| Collected data entries |
>>
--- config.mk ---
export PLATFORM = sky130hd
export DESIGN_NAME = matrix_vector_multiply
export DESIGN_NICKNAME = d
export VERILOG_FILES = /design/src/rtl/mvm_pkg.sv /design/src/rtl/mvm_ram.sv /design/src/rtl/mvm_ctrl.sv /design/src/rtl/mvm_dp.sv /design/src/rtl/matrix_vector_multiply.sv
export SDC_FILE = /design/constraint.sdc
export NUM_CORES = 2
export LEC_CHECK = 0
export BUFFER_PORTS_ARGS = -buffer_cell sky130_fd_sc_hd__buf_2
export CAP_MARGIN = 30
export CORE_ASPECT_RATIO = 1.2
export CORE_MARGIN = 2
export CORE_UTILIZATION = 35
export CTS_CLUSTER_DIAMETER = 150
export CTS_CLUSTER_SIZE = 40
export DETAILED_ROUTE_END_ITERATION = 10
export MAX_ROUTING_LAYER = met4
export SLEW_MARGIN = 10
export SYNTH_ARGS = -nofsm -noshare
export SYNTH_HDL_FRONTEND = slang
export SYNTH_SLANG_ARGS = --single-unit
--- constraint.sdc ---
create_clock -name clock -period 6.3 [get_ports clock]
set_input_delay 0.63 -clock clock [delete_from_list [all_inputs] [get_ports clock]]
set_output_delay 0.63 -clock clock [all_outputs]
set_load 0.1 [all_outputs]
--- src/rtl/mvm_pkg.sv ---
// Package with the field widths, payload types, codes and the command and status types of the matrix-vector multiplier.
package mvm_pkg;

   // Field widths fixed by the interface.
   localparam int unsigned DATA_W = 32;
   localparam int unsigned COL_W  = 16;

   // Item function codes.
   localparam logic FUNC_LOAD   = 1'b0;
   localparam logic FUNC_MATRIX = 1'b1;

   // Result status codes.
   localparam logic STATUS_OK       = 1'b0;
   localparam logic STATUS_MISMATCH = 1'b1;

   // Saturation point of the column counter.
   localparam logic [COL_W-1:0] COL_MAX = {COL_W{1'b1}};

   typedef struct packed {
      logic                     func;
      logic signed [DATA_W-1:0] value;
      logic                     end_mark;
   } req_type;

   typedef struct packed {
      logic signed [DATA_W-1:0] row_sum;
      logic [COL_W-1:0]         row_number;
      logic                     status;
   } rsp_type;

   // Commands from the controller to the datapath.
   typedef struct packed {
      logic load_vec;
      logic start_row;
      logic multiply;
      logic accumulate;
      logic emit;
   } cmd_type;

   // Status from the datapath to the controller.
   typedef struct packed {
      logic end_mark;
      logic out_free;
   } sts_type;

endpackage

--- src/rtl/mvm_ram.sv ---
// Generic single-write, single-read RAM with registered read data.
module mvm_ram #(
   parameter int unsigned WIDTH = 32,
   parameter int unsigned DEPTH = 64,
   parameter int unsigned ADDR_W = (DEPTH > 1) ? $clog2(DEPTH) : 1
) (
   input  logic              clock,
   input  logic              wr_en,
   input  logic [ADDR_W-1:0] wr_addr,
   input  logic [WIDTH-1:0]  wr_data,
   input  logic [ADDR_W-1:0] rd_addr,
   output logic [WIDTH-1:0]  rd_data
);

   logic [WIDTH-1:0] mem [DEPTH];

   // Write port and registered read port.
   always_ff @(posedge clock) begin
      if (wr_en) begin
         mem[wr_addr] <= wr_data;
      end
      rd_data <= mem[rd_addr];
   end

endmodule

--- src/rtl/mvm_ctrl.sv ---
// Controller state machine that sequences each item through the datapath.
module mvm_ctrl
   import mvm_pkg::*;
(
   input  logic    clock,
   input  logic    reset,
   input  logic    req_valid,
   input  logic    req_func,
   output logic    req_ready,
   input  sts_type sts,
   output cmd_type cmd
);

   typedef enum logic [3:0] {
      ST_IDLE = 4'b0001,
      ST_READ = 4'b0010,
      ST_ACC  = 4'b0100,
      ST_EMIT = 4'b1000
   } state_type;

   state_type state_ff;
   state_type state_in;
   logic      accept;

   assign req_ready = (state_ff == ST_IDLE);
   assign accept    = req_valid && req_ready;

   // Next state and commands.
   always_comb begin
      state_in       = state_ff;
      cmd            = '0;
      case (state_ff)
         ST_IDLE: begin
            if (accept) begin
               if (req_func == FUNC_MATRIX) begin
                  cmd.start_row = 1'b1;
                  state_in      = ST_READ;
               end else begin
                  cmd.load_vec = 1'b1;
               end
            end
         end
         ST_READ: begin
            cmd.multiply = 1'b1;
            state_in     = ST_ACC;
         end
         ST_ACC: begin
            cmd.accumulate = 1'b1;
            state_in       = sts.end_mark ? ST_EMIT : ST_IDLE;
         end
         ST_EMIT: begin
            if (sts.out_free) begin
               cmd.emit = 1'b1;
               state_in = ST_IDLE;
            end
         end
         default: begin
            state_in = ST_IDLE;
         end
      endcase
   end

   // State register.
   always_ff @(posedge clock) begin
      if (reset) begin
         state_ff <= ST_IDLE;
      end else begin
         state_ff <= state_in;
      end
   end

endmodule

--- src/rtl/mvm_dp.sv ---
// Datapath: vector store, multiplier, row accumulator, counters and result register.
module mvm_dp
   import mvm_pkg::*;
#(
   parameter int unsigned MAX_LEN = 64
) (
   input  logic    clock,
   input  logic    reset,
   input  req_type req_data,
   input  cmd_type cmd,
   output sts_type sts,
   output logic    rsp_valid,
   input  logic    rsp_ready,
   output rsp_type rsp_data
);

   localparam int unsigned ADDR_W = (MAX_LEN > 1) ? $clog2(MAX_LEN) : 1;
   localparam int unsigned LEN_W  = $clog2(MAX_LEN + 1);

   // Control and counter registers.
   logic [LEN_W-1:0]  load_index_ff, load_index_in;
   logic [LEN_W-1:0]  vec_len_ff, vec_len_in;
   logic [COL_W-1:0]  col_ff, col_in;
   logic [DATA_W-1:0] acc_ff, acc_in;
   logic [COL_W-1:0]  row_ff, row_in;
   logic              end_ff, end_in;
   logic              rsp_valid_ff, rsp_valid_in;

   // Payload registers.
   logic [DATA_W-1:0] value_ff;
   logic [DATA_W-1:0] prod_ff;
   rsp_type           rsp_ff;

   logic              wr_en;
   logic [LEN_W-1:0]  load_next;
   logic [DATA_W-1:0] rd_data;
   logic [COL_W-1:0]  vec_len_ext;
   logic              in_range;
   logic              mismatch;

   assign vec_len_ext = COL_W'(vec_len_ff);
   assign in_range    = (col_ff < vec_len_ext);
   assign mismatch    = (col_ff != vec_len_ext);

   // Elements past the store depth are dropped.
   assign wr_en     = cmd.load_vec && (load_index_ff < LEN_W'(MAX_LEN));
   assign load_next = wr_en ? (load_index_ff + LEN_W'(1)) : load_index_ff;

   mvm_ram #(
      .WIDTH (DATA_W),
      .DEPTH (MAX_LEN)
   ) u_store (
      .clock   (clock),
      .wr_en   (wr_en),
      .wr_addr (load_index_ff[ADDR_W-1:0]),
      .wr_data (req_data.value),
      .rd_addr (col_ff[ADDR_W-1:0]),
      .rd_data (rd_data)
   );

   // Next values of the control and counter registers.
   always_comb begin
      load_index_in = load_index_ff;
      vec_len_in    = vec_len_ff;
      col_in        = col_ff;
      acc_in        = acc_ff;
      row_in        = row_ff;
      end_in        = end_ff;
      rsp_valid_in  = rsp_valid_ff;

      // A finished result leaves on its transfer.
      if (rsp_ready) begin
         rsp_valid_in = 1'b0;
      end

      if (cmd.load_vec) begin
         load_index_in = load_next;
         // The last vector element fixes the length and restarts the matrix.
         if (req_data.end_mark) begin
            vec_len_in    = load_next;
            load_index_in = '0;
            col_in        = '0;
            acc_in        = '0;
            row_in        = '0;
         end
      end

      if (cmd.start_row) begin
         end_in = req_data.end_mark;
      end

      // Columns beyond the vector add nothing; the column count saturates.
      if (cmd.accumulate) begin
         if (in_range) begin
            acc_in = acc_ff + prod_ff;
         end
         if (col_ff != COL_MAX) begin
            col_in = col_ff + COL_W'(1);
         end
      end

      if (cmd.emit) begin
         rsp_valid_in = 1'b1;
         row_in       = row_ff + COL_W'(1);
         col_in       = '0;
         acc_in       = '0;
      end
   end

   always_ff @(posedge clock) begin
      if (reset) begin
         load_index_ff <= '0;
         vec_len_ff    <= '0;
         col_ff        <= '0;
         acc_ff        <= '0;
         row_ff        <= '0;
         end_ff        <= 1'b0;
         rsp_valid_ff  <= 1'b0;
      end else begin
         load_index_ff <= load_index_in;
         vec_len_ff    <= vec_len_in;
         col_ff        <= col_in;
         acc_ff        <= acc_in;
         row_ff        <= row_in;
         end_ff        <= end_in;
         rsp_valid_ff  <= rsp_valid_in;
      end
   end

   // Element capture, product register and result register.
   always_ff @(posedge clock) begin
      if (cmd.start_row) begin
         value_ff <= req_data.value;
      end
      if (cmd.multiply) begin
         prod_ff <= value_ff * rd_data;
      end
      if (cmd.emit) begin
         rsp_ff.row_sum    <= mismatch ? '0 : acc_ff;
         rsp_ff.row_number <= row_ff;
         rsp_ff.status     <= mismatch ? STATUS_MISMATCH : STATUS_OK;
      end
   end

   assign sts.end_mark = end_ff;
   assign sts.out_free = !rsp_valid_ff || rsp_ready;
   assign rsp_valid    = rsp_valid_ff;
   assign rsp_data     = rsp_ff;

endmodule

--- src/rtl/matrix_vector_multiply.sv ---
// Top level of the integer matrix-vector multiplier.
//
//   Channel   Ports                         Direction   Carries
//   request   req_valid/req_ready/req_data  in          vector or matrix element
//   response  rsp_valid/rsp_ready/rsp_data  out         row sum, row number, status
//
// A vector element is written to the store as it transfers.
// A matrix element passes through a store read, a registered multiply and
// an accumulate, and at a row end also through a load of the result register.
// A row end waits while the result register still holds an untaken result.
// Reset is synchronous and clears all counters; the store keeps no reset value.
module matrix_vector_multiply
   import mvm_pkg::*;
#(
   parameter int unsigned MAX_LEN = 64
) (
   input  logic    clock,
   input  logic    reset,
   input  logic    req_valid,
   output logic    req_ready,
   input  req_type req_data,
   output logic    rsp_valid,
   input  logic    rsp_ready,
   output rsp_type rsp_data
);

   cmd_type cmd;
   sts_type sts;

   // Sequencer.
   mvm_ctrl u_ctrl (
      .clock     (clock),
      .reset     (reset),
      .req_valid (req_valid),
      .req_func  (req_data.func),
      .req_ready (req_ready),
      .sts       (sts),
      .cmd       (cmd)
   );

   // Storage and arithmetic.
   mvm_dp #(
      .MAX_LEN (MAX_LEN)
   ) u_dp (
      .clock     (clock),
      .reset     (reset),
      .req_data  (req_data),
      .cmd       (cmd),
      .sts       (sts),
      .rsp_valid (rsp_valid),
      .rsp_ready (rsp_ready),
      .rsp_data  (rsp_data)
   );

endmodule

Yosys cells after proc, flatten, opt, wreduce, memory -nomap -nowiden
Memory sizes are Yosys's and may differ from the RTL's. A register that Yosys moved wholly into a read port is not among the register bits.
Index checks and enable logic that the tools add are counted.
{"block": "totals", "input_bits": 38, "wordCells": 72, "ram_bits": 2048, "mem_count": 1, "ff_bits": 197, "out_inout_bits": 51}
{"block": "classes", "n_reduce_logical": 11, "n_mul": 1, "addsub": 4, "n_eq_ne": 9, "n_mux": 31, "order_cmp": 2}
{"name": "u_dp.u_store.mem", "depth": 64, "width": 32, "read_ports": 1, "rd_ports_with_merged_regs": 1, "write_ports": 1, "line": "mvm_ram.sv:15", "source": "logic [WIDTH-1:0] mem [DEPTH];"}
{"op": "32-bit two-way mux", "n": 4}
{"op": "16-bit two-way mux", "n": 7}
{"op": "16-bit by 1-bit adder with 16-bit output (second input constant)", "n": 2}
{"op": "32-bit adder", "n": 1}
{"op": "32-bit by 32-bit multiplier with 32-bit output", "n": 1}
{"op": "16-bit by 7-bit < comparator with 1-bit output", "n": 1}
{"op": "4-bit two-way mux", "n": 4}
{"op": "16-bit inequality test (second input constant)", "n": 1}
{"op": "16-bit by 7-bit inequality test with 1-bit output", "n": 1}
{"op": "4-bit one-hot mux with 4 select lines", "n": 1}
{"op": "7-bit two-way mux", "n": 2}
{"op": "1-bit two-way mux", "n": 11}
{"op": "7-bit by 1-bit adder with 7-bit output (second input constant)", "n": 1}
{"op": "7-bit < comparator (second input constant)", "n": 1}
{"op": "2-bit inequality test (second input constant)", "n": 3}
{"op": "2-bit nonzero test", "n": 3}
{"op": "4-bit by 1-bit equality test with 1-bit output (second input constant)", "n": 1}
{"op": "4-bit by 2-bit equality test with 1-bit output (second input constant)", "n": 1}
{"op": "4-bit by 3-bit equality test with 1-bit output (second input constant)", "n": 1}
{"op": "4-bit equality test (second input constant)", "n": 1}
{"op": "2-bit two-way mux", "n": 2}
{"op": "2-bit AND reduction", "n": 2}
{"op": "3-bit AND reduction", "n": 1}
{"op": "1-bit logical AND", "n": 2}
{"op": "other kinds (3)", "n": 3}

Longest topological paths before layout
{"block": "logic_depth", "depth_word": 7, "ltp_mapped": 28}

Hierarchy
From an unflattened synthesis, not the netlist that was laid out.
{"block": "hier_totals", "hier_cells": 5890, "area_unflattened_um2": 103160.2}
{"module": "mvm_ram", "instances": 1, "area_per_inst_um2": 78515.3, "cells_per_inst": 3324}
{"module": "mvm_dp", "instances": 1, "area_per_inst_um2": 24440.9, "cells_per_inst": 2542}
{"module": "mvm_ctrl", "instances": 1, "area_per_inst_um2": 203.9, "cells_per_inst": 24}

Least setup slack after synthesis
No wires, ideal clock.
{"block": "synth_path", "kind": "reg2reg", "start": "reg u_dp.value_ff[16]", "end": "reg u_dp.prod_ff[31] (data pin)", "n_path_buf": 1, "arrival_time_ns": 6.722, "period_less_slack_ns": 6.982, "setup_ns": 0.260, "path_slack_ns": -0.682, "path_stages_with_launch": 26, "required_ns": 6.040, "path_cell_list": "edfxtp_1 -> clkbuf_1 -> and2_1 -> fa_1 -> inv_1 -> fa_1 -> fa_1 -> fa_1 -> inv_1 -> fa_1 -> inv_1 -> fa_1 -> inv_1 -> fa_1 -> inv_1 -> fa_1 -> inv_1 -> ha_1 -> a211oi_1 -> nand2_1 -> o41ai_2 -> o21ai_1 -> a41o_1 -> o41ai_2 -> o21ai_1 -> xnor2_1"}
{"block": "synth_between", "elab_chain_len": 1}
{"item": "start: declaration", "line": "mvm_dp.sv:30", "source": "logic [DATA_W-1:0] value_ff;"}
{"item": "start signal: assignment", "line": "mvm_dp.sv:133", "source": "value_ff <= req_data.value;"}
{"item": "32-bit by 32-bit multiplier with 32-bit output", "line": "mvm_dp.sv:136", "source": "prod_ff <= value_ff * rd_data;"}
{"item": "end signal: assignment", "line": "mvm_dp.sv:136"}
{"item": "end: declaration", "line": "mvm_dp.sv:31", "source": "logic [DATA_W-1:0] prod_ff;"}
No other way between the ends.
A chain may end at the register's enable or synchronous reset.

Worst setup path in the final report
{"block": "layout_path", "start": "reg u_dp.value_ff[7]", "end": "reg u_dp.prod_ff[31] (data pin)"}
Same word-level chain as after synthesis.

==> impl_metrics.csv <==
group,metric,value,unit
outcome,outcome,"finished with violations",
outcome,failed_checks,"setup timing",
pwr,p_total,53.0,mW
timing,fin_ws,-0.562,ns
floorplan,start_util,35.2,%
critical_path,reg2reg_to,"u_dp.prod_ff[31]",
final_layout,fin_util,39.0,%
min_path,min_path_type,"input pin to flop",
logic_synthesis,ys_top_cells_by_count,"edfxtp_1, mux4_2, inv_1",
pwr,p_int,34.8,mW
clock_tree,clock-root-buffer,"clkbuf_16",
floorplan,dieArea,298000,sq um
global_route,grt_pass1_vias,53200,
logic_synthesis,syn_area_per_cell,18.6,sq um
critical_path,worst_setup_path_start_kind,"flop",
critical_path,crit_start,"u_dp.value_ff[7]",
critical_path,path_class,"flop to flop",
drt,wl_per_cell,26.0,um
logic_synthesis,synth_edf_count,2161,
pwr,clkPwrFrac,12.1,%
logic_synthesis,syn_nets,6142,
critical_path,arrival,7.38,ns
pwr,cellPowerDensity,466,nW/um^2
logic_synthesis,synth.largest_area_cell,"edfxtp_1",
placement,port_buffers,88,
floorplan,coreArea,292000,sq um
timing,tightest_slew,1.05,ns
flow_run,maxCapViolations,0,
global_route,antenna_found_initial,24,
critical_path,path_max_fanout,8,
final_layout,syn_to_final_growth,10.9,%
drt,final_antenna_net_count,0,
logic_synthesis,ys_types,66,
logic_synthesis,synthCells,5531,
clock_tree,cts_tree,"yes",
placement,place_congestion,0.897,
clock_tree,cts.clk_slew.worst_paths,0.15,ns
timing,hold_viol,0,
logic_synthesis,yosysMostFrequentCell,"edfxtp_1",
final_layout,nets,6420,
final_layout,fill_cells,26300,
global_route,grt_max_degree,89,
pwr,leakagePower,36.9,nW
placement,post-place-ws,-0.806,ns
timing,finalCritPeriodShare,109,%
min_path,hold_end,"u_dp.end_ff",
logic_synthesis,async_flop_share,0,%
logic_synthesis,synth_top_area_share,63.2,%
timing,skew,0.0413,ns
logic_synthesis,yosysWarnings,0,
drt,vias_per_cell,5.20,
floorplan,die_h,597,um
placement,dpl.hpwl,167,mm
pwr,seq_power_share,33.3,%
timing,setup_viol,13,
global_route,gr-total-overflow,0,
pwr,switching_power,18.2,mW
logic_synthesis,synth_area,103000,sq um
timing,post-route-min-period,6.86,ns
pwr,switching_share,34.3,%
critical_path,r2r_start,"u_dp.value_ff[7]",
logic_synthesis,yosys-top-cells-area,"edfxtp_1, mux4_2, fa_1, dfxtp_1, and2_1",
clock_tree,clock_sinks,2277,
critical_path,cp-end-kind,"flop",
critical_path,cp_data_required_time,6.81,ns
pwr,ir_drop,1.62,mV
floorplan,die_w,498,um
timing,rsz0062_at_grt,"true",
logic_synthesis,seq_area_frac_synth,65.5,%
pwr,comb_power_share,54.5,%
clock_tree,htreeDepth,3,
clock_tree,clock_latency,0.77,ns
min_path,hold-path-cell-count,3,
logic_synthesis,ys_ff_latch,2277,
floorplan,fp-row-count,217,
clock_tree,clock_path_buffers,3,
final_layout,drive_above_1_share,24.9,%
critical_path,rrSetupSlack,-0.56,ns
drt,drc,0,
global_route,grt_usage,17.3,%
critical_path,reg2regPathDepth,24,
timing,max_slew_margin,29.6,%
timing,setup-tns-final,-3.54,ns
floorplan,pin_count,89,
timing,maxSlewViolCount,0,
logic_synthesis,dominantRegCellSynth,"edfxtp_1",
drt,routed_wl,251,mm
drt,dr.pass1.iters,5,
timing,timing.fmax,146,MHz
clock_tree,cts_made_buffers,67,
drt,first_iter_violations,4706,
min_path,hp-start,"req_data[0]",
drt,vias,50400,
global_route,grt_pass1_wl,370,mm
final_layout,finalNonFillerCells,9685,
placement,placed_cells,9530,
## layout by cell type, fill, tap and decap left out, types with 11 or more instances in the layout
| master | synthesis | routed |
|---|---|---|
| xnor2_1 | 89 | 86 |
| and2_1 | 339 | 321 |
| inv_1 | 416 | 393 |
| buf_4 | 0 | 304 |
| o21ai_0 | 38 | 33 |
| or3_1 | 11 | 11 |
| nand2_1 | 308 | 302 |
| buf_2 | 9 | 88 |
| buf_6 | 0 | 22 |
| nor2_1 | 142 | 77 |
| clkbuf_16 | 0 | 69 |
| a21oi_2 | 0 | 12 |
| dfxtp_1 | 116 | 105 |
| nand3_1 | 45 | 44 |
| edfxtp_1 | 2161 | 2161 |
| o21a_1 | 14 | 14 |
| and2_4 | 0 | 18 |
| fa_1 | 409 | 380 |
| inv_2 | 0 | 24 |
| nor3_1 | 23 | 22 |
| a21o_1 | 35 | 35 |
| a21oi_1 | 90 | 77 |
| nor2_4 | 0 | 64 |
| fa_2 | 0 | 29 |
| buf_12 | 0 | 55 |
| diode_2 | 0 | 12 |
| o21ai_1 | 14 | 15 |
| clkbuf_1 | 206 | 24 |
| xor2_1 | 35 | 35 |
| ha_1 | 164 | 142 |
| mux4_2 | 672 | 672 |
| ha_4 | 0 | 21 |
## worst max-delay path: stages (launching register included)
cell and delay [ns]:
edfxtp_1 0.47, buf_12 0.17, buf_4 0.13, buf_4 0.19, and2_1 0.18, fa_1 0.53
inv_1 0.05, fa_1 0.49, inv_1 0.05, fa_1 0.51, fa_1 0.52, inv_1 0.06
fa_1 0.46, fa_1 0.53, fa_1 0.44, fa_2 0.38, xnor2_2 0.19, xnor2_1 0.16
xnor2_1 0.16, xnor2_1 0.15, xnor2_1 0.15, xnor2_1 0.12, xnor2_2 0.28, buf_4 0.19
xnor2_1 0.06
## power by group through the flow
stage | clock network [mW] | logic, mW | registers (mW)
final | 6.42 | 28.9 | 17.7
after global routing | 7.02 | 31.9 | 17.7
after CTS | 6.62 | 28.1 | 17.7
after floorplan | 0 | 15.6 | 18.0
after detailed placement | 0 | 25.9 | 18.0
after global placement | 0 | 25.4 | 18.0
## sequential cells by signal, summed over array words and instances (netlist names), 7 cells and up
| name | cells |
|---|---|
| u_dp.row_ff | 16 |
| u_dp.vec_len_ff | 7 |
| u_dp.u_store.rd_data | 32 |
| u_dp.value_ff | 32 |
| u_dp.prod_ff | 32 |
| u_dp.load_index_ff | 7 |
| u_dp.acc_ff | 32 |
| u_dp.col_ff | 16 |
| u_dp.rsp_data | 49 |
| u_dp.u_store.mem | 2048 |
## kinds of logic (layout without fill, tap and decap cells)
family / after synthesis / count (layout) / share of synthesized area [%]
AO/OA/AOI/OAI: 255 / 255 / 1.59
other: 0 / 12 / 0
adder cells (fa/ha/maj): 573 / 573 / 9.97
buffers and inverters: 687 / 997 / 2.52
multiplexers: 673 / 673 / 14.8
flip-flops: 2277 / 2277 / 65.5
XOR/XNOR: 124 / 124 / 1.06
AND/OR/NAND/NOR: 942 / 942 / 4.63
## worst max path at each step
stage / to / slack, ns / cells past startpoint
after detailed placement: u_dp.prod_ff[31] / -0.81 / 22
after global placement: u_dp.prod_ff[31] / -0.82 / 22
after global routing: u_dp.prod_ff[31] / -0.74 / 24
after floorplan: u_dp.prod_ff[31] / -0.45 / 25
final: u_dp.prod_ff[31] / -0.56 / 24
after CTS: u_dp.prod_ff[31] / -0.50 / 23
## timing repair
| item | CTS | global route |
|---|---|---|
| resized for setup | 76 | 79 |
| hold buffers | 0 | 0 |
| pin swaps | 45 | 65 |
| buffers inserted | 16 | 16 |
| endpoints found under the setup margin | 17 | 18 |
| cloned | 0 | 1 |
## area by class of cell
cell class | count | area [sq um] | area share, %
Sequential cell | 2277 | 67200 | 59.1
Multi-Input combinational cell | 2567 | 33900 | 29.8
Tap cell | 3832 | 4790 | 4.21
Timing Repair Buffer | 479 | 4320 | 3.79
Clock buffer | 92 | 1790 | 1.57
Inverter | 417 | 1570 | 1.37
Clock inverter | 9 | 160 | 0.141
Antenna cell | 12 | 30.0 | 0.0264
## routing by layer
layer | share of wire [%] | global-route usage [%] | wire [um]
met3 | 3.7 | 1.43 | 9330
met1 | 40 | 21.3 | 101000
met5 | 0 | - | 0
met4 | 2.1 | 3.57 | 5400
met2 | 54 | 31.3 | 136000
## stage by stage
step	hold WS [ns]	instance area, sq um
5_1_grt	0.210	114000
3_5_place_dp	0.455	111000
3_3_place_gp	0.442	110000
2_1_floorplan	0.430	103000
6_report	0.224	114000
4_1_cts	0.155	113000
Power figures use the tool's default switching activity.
<<
| Task item |
Reprint exactly the lines above that start at the one with "edfxtp_1 0.47, buf_12" and end at the one with "stage / to /", keeping both and adding none.

| Your solution |
edfxtp_1 0.47, buf_12 0.17, buf_4 0.13, buf_4 0.19, and2_1 0.18, fa_1 0.53
inv_1 0.05, fa_1 0.49, inv_1 0.05, fa_1 0.51, fa_1 0.52, inv_1 0.06
fa_1 0.46, fa_1 0.53, fa_1 0.44, fa_2 0.38, xnor2_2 0.19, xnor2_1 0.16
xnor2_1 0.16, xnor2_1 0.15, xnor2_1 0.15, xnor2_1 0.12, xnor2_2 0.28, buf_4 0.19
xnor2_1 0.06
## power by group through the flow
stage | clock network [mW] | logic, mW | registers (mW)
final | 6.42 | 28.9 | 17.7
after global routing | 7.02 | 31.9 | 17.7
after CTS | 6.62 | 28.1 | 17.7
after floorplan | 0 | 15.6 | 18.0
after detailed placement | 0 | 25.9 | 18.0
after global placement | 0 | 25.4 | 18.0
## sequential cells by signal, summed over array words and instances (netlist names), 7 cells and up
| name | cells |
|---|---|
| u_dp.row_ff | 16 |
| u_dp.vec_len_ff | 7 |
| u_dp.u_store.rd_data | 32 |
| u_dp.value_ff | 32 |
| u_dp.prod_ff | 32 |
| u_dp.load_index_ff | 7 |
| u_dp.acc_ff | 32 |
| u_dp.col_ff | 16 |
| u_dp.rsp_data | 49 |
| u_dp.u_store.mem | 2048 |
## kinds of logic (layout without fill, tap and decap cells)
family / after synthesis / count (layout) / share of synthesized area [%]
AO/OA/AOI/OAI: 255 / 255 / 1.59
other: 0 / 12 / 0
adder cells (fa/ha/maj): 573 / 573 / 9.97
buffers and inverters: 687 / 997 / 2.52
multiplexers: 673 / 673 / 14.8
flip-flops: 2277 / 2277 / 65.5
XOR/XNOR: 124 / 124 / 1.06
AND/OR/NAND/NOR: 942 / 942 / 4.63
## worst max path at each step
stage / to / slack, ns / cells past startpoint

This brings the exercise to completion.